The Second Caliph, `Umar ibn Al-Khattab said, “Criticize and appraise yourselves before you are criticized and appraised on the Day of Judgment, and weigh out your deeds, before they are weighed out for you.” He himself used to whip his foot at night and say to himself, “Tell me, what have you done today?”
Maimun ibn Mahran, a famous Companion of the Prophet, used to say, “A pious person scrupulously examines and appraises himself more than he would a tyrant ruler and a tight-fisted partner!”
Al-Hasan said, “A believer polices his own self; he criticizes and appraises it for the sake of Allah. Actually, the final appraisal (on the Day of Judgment) may turn mild on some people simply because they were wont to appraise themselves in this life; on the other hand, it may turn out to be rigorous on people who took this life with levity, and thought they would not be called to account.” Al-Hasan went on, explaining how this self-criticism operates in practice.
A tempting thought (or idea) may occur to the believer. He says to himself, ‘By Allah, this is a fascinating idea; I would like to do it! But no, never. Get lost! I am prohibited from executing you!’” This is self-criticism and appraisal before action.
And, “a believer may inadvertently do something. He would then turn to himself and say, ‘What did you mean by this? By Allah, I cannot find an excuse for this. I shall never repeat it, in sha’ Allah!’” This is self-criticism and appraisal after action.
If a believer fails to observe this brief period of soul-checking daily, then that person should at least try to do so once every few days or once a week. In this way, people can draw up the balance sheets of their lives, depicting their spiritual assets and liabilities.
A believer should also have a longer period of this practice at the end of each month and an even longer period at the end of each year, when bidding farewell to one year and preparing for another. This is the time to critically review the past and plan for the future. This is the spiritual equivalent of one’s final accounts for the year.

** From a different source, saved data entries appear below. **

==> src/rtl/wb_mem_arbiter_pkg.sv <==
// Shared types and widths for the L1 miss-port arbiter.
package lc3b_types;

    localparam int unsigned STARVE_CNT_WIDTH = 4;
    localparam int unsigned WB_ADR_W         = 12;
    localparam int unsigned WB_SEL_W         = 16;
    localparam int unsigned WB_DAT_W         = 128;

    typedef enum logic [1:0] {
        StIdle,
        StGrantI,
        StGrantD,
        StTurn
    } arb_state_t;

    // Result of one arbitration decision taken in StIdle.
    typedef enum logic [1:0] {
        GntNone,
        GntI,
        GntD
    } grant_t;

endpackage

==> src/rtl/wb_mem_arbiter_if.sv <==
// Wishbone-style cache-line bus between an L1 cache and memory.
interface wishbone;

    logic                           cyc;
    logic                           stb;
    logic                           we;
    logic [lc3b_types::WB_ADR_W-1:0] adr;
    logic [lc3b_types::WB_SEL_W-1:0] sel;
    logic [lc3b_types::WB_DAT_W-1:0] dat_m;
    logic                           ack;
    logic                           rty;
    logic [lc3b_types::WB_DAT_W-1:0] dat_s;

    modport master (
        output cyc, stb, we, adr, sel, dat_m,
        input  ack, rty, dat_s
    );

    modport slave (
        input  cyc, stb, we, adr, sel, dat_m,
        output ack, rty, dat_s
    );

endinterface

==> src/rtl/wb_mem_arbiter_pick.sv <==
// Next-grant selection: dcache wins unless icache has waited too long.
module wb_arb_pick
    import lc3b_types::*;
#(
    parameter int unsigned STARVE_LIMIT = 4
) (
    input  logic                        i_ipend,
    input  logic                        i_dpend,
    input  logic [STARVE_CNT_WIDTH-1:0] i_starve_cnt,
    output grant_t                      o_grant
);

    localparam logic [STARVE_CNT_WIDTH-1:0] LIMIT_CNT = STARVE_CNT_WIDTH'(STARVE_LIMIT);

    logic w_forced;

    assign w_forced = i_ipend && (i_starve_cnt >= LIMIT_CNT);

    // Priority pick; a starved icache overrides the dcache preference.
    always_comb begin
        o_grant = GntNone;
        if (i_dpend && !w_forced) begin
            o_grant = GntD;
        end else if (i_ipend) begin
            o_grant = GntI;
        end
    end

endmodule

==> src/rtl/wb_mem_arbiter.sv <==
// Two-master arbiter sharing one physical memory port between the L1 caches.
module wb_mem_arbiter
    import lc3b_types::*;
#(
    parameter int unsigned STARVE_LIMIT = 4
) (
    input  logic    clk,
    input  logic    rst_n,
    wishbone.slave  icache,
    wishbone.slave  dcache,
    wishbone.master pmem
);

    arb_state_t                  r_state;
    logic [STARVE_CNT_WIDTH-1:0] r_starve_cnt;
    logic                        w_ipend;
    logic                        w_dpend;
    logic                        w_i_done;
    logic                        w_d_done;
    grant_t                      w_pick;

    assign w_ipend = icache.cyc & icache.stb;
    assign w_dpend = dcache.cyc & dcache.stb;

    // A grant ends on ack, retry, or the owner abandoning its cycle.
    assign w_i_done = pmem.ack | pmem.rty | ~icache.cyc;
    assign w_d_done = pmem.ack | pmem.rty | ~dcache.cyc;

    wb_arb_pick #(
        .STARVE_LIMIT (STARVE_LIMIT)
    ) u_pick (
        .i_ipend      (w_ipend),
        .i_dpend      (w_dpend),
        .i_starve_cnt (r_starve_cnt),
        .o_grant      (w_pick)
    );

    // Grant FSM and icache starvation counter.
    always_ff @(posedge clk or negedge rst_n) begin
        if (!rst_n) begin
            r_state      <= StIdle;
            r_starve_cnt <= '0;
        end else begin
            unique case (r_state)
                StIdle: begin
                    if (w_pick == GntD) begin
                        r_state <= StGrantD;
                        if (w_ipend && (r_starve_cnt != '1)) begin
                            r_starve_cnt <= r_starve_cnt + STARVE_CNT_WIDTH'(1);
                        end
                    end else if (w_pick == GntI) begin
                        r_state      <= StGrantI;
                        r_starve_cnt <= '0;
                    end
                end
                StGrantI: if (w_i_done) r_state <= StTurn;
                StGrantD: if (w_d_done) r_state <= StTurn;
                StTurn:   r_state <= StIdle;
                default:  r_state <= StIdle;
            endcase
        end
    end

    // Unbuffered datapath mux; the bus is quiet outside a grant.
    always_comb begin
        pmem.cyc   = 1'b0;
        pmem.stb   = 1'b0;
        pmem.we    = 1'b0;
        pmem.adr   = '0;
        pmem.sel   = '0;
        pmem.dat_m = '0;
        icache.ack = 1'b0;
        icache.rty = 1'b0;
        dcache.ack = 1'b0;
        dcache.rty = 1'b0;
        unique case (r_state)
            StGrantI: begin
                pmem.cyc   = icache.cyc;
                pmem.stb   = icache.stb;
                pmem.we    = icache.we;
                pmem.adr   = icache.adr;
                pmem.sel   = icache.sel;
                pmem.dat_m = icache.dat_m;
                icache.ack = pmem.ack;
                icache.rty = pmem.rty;
            end
            StGrantD: begin
                pmem.cyc   = dcache.cyc;
                pmem.stb   = dcache.stb;
                pmem.we    = dcache.we;
                pmem.adr   = dcache.adr;
                pmem.sel   = dcache.sel;
                pmem.dat_m = dcache.dat_m;
                dcache.ack = pmem.ack;
                dcache.rty = pmem.rty;
            end
            default: ;
        endcase
    end

    // Read data is broadcast; each master qualifies it with its own ack.
    assign icache.dat_s = pmem.dat_s;
    assign dcache.dat_s = pmem.dat_s;

endmodule
[src/rtl/ssp_ctrl_pkg.sv]
// Shared types and constants for the shadow stack pointer controller.
package ssp_ctrl_pkg;

   localparam int XLEN          = 64;
   localparam int TRANS_ID_BITS = 3;

   // Low bits of every captured SSP are cleared to keep it XLEN-aligned.
   localparam int SSP_ALIGN_BITS = $clog2(XLEN / 8);

   typedef logic [XLEN-1:0] xlen_t;

   typedef struct packed {
      logic [TRANS_ID_BITS-1:0] trans_id;
      xlen_t                    ssp;
   } ssp_entry_t;

   // Clear the alignment bits of a candidate SSP value.
   function automatic xlen_t ssp_align(input xlen_t value);
      xlen_t mask;
      mask = '1;
      mask[SSP_ALIGN_BITS-1:0] = '0;
      return value & mask;
   endfunction

endpackage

One blameworthy innovation initiated by the West and, unfortunately, imitated by some Muslims, is the annual birthday celebration, where people are invited to a party and served with delicious food and drink. They light a number of candles, each one representing a year in the lifetime of the celebrant. Gifts are presented and pleasantries exchanged on the occasion. Rather than this blind, useless imitation, it is better for a wise person to seize this occasion—which marks the expiry of one whole year of one’s lifetime—to reconsider and reflect upon his or her life.
At the end of every year, a careful trader applies the brakes in order to measure the past year’s performance and to establish his or her financial position at the end of it. The trader wants to know his or her profit, loss, assets, and liabilities. Likewise, believers ought to call themselves to account for one whole year of their lives that have expired and about which Allah will question them.

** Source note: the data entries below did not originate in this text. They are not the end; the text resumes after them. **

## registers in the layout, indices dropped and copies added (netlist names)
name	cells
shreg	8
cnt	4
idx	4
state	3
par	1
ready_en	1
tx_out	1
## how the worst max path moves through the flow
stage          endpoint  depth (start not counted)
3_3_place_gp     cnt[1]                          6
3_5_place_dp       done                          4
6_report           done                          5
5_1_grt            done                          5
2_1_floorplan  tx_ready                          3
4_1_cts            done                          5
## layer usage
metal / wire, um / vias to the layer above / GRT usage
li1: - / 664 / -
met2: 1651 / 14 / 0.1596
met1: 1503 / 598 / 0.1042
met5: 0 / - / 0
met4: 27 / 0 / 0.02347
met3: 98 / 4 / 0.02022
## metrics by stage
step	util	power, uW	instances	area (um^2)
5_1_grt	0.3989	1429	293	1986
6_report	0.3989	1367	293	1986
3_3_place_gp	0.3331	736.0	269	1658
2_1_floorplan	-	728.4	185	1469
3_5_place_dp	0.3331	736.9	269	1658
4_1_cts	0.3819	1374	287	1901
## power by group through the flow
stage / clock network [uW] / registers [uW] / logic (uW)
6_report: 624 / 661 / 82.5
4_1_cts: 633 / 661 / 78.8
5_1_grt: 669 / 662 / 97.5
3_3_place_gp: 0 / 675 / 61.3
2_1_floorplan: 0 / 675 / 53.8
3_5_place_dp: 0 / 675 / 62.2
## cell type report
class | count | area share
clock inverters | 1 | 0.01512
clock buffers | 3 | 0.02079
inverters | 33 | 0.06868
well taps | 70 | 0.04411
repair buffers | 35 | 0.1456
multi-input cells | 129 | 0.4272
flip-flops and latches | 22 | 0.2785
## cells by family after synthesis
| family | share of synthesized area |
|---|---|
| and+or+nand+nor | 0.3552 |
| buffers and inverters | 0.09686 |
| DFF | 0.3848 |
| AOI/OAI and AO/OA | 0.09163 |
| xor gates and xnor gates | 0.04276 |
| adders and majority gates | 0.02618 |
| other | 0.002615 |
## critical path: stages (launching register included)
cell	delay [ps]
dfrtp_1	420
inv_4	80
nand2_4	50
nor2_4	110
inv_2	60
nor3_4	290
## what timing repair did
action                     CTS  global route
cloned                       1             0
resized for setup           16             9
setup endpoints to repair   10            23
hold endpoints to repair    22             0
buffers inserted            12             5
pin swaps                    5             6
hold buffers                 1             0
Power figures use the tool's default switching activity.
<file path="config.mk">
export PLATFORM = sky130hd
export DESIGN_NAME = conv_reg_prog
export DESIGN_NICKNAME = d
export VERILOG_FILES = /design/src/rtl/conv_reg_pkg.sv /design/src/rtl/conv_reg_stage.sv /design/src/rtl/conv_reg_prog.sv
export SDC_FILE = /design/constraint.sdc
export NUM_CORES = 1
export LEC_CHECK = 0
export BUFFER_PORTS_ARGS = -buffer_cell sky130_fd_sc_hd__buf_4
export CAP_MARGIN = 20
export CORE_ASPECT_RATIO = 1.1
export CORE_UTILIZATION = 45
export CTS_CLUSTER_DIAMETER = 40
export DETAILED_ROUTE_END_ITERATION = 6
export PLACE_DENSITY = 0.7
export SYNTH_ARGS = -nofsm -noshare
export SYNTH_HDL_FRONTEND = slang
export SYNTH_SLANG_ARGS = --single-unit
</file>
<file path="constraint.sdc">
create_clock -name clk -period 2.6 [get_ports clk]
set_clock_uncertainty 0.2 [all_clocks]
set_input_delay 0.39 -clock clk [delete_from_list [all_inputs] [get_ports clk]]
set_output_delay 0.39 -clock clk [all_outputs]
set_load 0.05 [all_outputs]
</file>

A year is not a short time. It is a period of twelve months: a month is, on average, thirty days, each day has twenty-four hours, each hour sixty minutes, and each minute sixty seconds. And every second should be counted as a blessing, a favor from Allah, and a trust in one’s hands. May Allah have mercy on Al-Hasan Al-Basri when he said, “O son of Adam! You are but a bundle of days. As each day passes away, a portion of you vanishes away!"
Abu `Ali ad-Daqqaq used to chant the following lines:
Each day that passes, a portion of me it takes away,On the heart, a bitter taste it leaves, and then glides away.